Content starts

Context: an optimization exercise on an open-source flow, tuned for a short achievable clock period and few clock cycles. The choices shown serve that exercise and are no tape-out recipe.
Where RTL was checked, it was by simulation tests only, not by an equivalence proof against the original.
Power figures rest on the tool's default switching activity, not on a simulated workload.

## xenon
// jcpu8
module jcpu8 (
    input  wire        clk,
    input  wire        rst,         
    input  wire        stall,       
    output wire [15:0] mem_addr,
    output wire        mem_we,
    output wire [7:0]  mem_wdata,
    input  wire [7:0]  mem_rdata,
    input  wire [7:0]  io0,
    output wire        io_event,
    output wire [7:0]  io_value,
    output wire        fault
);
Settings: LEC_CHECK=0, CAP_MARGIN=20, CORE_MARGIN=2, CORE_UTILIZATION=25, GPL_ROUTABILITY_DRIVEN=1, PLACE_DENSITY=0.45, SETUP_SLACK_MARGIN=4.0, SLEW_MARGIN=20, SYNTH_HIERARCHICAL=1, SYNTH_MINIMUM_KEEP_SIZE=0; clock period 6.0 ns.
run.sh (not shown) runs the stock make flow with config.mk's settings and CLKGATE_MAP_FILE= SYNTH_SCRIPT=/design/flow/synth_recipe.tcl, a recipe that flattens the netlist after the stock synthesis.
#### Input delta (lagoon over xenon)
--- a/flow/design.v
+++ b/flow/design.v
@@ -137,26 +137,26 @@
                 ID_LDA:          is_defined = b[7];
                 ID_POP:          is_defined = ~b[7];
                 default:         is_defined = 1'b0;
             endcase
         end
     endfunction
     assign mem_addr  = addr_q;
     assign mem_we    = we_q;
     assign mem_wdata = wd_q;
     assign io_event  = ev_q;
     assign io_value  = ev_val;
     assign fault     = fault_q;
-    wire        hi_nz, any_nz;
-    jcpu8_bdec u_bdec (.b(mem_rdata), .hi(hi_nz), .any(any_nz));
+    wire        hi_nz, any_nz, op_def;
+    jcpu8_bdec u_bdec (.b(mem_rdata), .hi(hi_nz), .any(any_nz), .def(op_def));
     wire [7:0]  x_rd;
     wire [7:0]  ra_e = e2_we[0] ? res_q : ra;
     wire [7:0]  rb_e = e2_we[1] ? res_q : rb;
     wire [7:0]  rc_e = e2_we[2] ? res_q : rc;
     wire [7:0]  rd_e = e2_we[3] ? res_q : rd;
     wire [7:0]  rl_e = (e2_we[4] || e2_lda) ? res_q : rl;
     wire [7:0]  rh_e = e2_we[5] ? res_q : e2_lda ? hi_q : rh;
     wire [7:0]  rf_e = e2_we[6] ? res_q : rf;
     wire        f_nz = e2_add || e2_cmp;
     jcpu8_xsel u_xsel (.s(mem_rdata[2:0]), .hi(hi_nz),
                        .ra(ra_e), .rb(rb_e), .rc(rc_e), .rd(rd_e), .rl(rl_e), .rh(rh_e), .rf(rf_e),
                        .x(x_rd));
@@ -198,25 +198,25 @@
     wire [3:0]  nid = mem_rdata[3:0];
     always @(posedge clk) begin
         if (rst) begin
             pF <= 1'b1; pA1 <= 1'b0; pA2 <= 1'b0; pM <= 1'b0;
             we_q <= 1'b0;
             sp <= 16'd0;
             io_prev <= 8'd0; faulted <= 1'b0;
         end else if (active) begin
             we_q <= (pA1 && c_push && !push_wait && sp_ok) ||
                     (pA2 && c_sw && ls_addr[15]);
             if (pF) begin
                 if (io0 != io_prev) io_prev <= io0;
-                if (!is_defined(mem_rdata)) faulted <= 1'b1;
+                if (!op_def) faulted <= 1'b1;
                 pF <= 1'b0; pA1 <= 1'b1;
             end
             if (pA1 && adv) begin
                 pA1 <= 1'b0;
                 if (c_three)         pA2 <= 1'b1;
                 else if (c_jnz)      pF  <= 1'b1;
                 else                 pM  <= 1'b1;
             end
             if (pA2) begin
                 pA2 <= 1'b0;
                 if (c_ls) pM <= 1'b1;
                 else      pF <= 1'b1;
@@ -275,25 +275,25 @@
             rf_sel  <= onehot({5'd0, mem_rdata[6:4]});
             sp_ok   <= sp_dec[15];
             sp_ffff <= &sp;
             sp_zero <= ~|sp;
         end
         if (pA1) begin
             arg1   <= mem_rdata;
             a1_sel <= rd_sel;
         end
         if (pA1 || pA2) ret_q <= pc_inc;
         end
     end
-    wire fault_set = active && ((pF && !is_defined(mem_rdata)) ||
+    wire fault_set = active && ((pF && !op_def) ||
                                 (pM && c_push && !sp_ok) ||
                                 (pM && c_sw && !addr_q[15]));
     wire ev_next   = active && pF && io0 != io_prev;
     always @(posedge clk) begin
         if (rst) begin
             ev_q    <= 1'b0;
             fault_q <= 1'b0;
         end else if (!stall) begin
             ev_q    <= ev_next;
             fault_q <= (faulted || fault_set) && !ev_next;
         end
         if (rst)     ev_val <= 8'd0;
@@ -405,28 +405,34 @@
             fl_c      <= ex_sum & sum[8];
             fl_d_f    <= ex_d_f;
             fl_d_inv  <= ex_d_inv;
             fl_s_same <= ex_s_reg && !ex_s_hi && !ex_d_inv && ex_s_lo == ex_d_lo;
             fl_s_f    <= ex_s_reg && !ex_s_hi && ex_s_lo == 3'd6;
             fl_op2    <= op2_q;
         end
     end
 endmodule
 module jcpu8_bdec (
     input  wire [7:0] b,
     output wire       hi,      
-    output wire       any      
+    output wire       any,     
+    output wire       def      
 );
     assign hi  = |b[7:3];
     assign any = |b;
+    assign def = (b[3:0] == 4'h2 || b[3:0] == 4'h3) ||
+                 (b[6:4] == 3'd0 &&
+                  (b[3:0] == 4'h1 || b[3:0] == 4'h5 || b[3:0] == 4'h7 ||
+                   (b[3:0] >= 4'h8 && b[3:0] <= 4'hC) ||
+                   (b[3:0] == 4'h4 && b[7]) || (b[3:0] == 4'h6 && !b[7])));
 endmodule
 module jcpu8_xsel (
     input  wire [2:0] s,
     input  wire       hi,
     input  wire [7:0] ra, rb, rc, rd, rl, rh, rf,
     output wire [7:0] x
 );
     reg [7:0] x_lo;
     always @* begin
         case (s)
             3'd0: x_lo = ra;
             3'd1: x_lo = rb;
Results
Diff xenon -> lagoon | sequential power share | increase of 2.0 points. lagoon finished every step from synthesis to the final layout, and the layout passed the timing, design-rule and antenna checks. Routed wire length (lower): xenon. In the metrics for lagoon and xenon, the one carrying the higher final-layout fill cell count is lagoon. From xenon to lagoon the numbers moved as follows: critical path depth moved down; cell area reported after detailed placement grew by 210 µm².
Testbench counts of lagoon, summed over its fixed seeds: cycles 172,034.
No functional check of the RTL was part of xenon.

Content ends

→ **What needs to be done**: Your task is to set down only the lines that run from the opening of the listing to the line with "Where RTL was", both ends included, each unchanged.

→ **Answer area**:
Context: an optimization exercise on an open-source flow, tuned for a short achievable clock period and few clock cycles. The choices shown serve that exercise and are no tape-out recipe.
Where RTL was checked, it was by simulation tests only, not by an equivalence proof against the original.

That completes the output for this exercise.